------ Input material ------

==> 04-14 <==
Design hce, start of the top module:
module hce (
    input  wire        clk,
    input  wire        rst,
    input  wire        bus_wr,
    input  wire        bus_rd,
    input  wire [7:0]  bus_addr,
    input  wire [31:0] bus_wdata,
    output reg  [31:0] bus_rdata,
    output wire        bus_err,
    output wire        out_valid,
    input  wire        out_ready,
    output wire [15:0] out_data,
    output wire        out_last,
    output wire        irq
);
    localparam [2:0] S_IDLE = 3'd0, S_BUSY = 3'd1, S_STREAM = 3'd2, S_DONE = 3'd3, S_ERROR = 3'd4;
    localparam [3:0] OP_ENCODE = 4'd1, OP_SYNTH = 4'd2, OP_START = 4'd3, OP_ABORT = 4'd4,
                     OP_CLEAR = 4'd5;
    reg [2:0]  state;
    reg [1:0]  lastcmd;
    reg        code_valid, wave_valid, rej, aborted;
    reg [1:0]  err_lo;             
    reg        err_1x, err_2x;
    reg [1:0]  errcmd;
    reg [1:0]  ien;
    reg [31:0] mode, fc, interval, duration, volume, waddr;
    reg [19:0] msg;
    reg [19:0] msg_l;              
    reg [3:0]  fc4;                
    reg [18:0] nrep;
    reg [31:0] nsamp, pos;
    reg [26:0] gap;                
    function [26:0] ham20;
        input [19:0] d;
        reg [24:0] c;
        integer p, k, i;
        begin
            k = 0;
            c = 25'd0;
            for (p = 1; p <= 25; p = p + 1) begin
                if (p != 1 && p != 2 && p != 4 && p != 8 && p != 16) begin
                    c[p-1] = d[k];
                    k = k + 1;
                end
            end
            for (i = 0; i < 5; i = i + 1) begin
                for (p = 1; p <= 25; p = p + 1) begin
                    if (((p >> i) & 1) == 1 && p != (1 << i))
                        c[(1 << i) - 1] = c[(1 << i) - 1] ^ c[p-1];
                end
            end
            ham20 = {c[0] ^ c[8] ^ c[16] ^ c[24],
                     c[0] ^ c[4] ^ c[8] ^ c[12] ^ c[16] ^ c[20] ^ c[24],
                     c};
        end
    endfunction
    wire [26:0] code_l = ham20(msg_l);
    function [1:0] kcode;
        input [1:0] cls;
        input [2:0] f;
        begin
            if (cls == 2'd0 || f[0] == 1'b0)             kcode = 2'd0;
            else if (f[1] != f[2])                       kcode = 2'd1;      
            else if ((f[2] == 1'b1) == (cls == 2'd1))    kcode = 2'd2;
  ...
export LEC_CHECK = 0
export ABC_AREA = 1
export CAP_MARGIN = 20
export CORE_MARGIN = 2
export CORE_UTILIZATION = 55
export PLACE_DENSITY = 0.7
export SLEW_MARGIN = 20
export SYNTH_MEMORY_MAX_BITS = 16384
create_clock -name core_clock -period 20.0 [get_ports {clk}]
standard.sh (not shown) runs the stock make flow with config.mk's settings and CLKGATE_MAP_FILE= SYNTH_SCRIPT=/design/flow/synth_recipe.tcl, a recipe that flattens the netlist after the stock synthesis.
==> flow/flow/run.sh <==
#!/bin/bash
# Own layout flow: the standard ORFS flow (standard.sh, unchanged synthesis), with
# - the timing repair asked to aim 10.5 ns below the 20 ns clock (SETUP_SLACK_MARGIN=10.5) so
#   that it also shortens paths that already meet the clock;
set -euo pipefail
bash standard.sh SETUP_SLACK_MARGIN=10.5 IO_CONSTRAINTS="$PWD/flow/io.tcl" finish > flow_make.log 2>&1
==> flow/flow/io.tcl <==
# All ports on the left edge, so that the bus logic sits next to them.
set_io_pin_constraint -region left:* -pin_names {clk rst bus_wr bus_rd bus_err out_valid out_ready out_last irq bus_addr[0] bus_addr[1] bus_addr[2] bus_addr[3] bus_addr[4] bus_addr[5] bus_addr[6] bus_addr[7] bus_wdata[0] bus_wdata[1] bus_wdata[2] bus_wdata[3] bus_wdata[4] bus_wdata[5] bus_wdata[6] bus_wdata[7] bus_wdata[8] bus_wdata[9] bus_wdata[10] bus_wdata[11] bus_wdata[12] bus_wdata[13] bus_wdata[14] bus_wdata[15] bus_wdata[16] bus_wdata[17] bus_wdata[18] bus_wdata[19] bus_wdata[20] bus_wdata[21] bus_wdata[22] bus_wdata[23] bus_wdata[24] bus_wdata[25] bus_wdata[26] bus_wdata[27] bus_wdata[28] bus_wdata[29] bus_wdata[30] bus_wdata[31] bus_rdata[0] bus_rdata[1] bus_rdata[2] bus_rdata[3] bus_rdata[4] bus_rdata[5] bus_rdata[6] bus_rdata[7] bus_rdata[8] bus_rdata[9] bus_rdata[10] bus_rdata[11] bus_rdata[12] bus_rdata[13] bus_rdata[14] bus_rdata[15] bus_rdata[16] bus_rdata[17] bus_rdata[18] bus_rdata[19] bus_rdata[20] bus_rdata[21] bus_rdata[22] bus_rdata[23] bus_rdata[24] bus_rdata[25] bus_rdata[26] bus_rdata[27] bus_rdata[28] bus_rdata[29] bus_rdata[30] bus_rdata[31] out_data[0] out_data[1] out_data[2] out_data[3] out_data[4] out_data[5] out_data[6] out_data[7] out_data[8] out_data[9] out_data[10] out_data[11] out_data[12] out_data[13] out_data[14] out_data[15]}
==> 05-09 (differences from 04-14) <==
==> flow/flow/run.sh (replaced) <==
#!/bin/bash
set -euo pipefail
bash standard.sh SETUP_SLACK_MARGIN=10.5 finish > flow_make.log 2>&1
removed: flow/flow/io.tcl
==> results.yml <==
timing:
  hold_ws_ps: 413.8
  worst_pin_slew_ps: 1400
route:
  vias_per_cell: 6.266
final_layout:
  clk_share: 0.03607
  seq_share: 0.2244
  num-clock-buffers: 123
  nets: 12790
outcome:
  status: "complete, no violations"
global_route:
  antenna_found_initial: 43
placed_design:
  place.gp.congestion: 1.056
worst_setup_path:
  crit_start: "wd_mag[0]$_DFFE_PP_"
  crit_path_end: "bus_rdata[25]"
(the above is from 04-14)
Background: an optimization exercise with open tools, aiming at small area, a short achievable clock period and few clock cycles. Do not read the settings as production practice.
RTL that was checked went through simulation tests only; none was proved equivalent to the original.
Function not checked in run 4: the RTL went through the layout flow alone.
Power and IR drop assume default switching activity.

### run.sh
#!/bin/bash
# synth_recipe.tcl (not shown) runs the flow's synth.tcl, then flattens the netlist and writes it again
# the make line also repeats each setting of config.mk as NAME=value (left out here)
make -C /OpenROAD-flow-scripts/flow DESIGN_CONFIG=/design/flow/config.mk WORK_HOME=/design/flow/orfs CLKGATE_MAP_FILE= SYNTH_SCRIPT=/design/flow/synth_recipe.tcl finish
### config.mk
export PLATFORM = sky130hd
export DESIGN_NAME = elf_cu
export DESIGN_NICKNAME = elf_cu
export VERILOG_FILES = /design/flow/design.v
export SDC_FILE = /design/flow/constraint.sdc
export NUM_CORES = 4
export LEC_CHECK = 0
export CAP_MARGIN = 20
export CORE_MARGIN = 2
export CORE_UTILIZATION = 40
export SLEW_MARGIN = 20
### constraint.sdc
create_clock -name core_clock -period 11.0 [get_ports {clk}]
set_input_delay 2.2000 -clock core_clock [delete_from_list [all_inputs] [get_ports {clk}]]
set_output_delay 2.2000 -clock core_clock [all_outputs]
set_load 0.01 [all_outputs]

------

__Task statement__
Each line of the data above needs to be returned exactly.

__Result__
==> 04-14 <==
Design hce, start of the top module:
module hce (
    input  wire        clk,
    input  wire        rst,
    input  wire        bus_wr,
    input  wire        bus_rd,
    input  wire [7:0]  bus_addr,
    input  wire [31:0] bus_wdata,
    output reg  [31:0] bus_rdata,
    output wire        bus_err,
    output wire        out_valid,
    input  wire        out_ready,
    output wire [15:0] out_data,
    output wire        out_last,
    output wire        irq
);
    localparam [2:0] S_IDLE = 3'd0, S_BUSY = 3'd1, S_STREAM = 3'd2, S_DONE = 3'd3, S_ERROR = 3'd4;
    localparam [3:0] OP_ENCODE = 4'd1, OP_SYNTH = 4'd2, OP_START = 4'd3, OP_ABORT = 4'd4,
                     OP_CLEAR = 4'd5;
    reg [2:0]  state;
    reg [1:0]  lastcmd;
    reg        code_valid, wave_valid, rej, aborted;
    reg [1:0]  err_lo;             
    reg        err_1x, err_2x;
    reg [1:0]  errcmd;
    reg [1:0]  ien;
    reg [31:0] mode, fc, interval, duration, volume, waddr;
    reg [19:0] msg;
    reg [19:0] msg_l;              
    reg [3:0]  fc4;                
    reg [18:0] nrep;
    reg [31:0] nsamp, pos;
    reg [26:0] gap;                
    function [26:0] ham20;
        input [19:0] d;
        reg [24:0] c;
        integer p, k, i;
        begin
            k = 0;
            c = 25'd0;
            for (p = 1; p <= 25; p = p + 1) begin
                if (p != 1 && p != 2 && p != 4 && p != 8 && p != 16) begin
                    c[p-1] = d[k];
                    k = k + 1;
                end
            end
            for (i = 0; i < 5; i = i + 1) begin
                for (p = 1; p <= 25; p = p + 1) begin
                    if (((p >> i) & 1) == 1 && p != (1 << i))
                        c[(1 << i) - 1] = c[(1 << i) - 1] ^ c[p-1];
                end
            end
            ham20 = {c[0] ^ c[8] ^ c[16] ^ c[24],
                     c[0] ^ c[4] ^ c[8] ^ c[12] ^ c[16] ^ c[20] ^ c[24],
                     c};
        end
    endfunction
    wire [26:0] code_l = ham20(msg_l);
    function [1:0] kcode;
        input [1:0] cls;
        input [2:0] f;
        begin
            if (cls == 2'd0 || f[0] == 1'b0)             kcode = 2'd0;
            else if (f[1] != f[2])                       kcode = 2'd1;      
            else if ((f[2] == 1'b1) == (cls == 2'd1))    kcode = 2'd2;
  ...
export LEC_CHECK = 0
export ABC_AREA = 1
export CAP_MARGIN = 20
export CORE_MARGIN = 2
export CORE_UTILIZATION = 55
export PLACE_DENSITY = 0.7
export SLEW_MARGIN = 20
export SYNTH_MEMORY_MAX_BITS = 16384
create_clock -name core_clock -period 20.0 [get_ports {clk}]
standard.sh (not shown) runs the stock make flow with config.mk's settings and CLKGATE_MAP_FILE= SYNTH_SCRIPT=/design/flow/synth_recipe.tcl, a recipe that flattens the netlist after the stock synthesis.
==> flow/flow/run.sh <==
#!/bin/bash
# Own layout flow: the standard ORFS flow (standard.sh, unchanged synthesis), with
# - the timing repair asked to aim 10.5 ns below the 20 ns clock (SETUP_SLACK_MARGIN=10.5) so
#   that it also shortens paths that already meet the clock;
set -euo pipefail
bash standard.sh SETUP_SLACK_MARGIN=10.5 IO_CONSTRAINTS="$PWD/flow/io.tcl" finish > flow_make.log 2>&1
==> flow/flow/io.tcl <==
# All ports on the left edge, so that the bus logic sits next to them.
set_io_pin_constraint -region left:* -pin_names {clk rst bus_wr bus_rd bus_err out_valid out_ready out_last irq bus_addr[0] bus_addr[1] bus_addr[2] bus_addr[3] bus_addr[4] bus_addr[5] bus_addr[6] bus_addr[7] bus_wdata[0] bus_wdata[1] bus_wdata[2] bus_wdata[3] bus_wdata[4] bus_wdata[5] bus_wdata[6] bus_wdata[7] bus_wdata[8] bus_wdata[9] bus_wdata[10] bus_wdata[11] bus_wdata[12] bus_wdata[13] bus_wdata[14] bus_wdata[15] bus_wdata[16] bus_wdata[17] bus_wdata[18] bus_wdata[19] bus_wdata[20] bus_wdata[21] bus_wdata[22] bus_wdata[23] bus_wdata[24] bus_wdata[25] bus_wdata[26] bus_wdata[27] bus_wdata[28] bus_wdata[29] bus_wdata[30] bus_wdata[31] bus_rdata[0] bus_rdata[1] bus_rdata[2] bus_rdata[3] bus_rdata[4] bus_rdata[5] bus_rdata[6] bus_rdata[7] bus_rdata[8] bus_rdata[9] bus_rdata[10] bus_rdata[11] bus_rdata[12] bus_rdata[13] bus_rdata[14] bus_rdata[15] bus_rdata[16] bus_rdata[17] bus_rdata[18] bus_rdata[19] bus_rdata[20] bus_rdata[21] bus_rdata[22] bus_rdata[23] bus_rdata[24] bus_rdata[25] bus_rdata[26] bus_rdata[27] bus_rdata[28] bus_rdata[29] bus_rdata[30] bus_rdata[31] out_data[0] out_data[1] out_data[2] out_data[3] out_data[4] out_data[5] out_data[6] out_data[7] out_data[8] out_data[9] out_data[10] out_data[11] out_data[12] out_data[13] out_data[14] out_data[15]}
==> 05-09 (differences from 04-14) <==
==> flow/flow/run.sh (replaced) <==
#!/bin/bash
set -euo pipefail
bash standard.sh SETUP_SLACK_MARGIN=10.5 finish > flow_make.log 2>&1
removed: flow/flow/io.tcl
==> results.yml <==
timing:
  hold_ws_ps: 413.8
  worst_pin_slew_ps: 1400
route:
  vias_per_cell: 6.266
final_layout:
  clk_share: 0.03607
  seq_share: 0.2244
  num-clock-buffers: 123
  nets: 12790
outcome:
  status: "complete, no violations"
global_route:
  antenna_found_initial: 43
placed_design:
  place.gp.congestion: 1.056
worst_setup_path:
  crit_start: "wd_mag[0]$_DFFE_PP_"
  crit_path_end: "bus_rdata[25]"
(the above is from 04-14)
Background: an optimization exercise with open tools, aiming at small area, a short achievable clock period and few clock cycles. Do not read the settings as production practice.
RTL that was checked went through simulation tests only; none was proved equivalent to the original.
Function not checked in run 4: the RTL went through the layout flow alone.
Power and IR drop assume default switching activity.

### run.sh
#!/bin/bash
# synth_recipe.tcl (not shown) runs the flow's synth.tcl, then flattens the netlist and writes it again
# the make line also repeats each setting of config.mk as NAME=value (left out here)
make -C /OpenROAD-flow-scripts/flow DESIGN_CONFIG=/design/flow/config.mk WORK_HOME=/design/flow/orfs CLKGATE_MAP_FILE= SYNTH_SCRIPT=/design/flow/synth_recipe.tcl finish
### config.mk
export PLATFORM = sky130hd
export DESIGN_NAME = elf_cu
export DESIGN_NICKNAME = elf_cu
export VERILOG_FILES = /design/flow/design.v
export SDC_FILE = /design/flow/constraint.sdc
export NUM_CORES = 4
export LEC_CHECK = 0
export CAP_MARGIN = 20
export CORE_MARGIN = 2
export CORE_UTILIZATION = 40
export SLEW_MARGIN = 20
### constraint.sdc
create_clock -name core_clock -period 11.0 [get_ports {clk}]
set_input_delay 2.2000 -clock core_clock [delete_from_list [all_inputs] [get_ports {clk}]]
set_output_delay 2.2000 -clock core_clock [all_outputs]
set_load 0.01 [all_outputs]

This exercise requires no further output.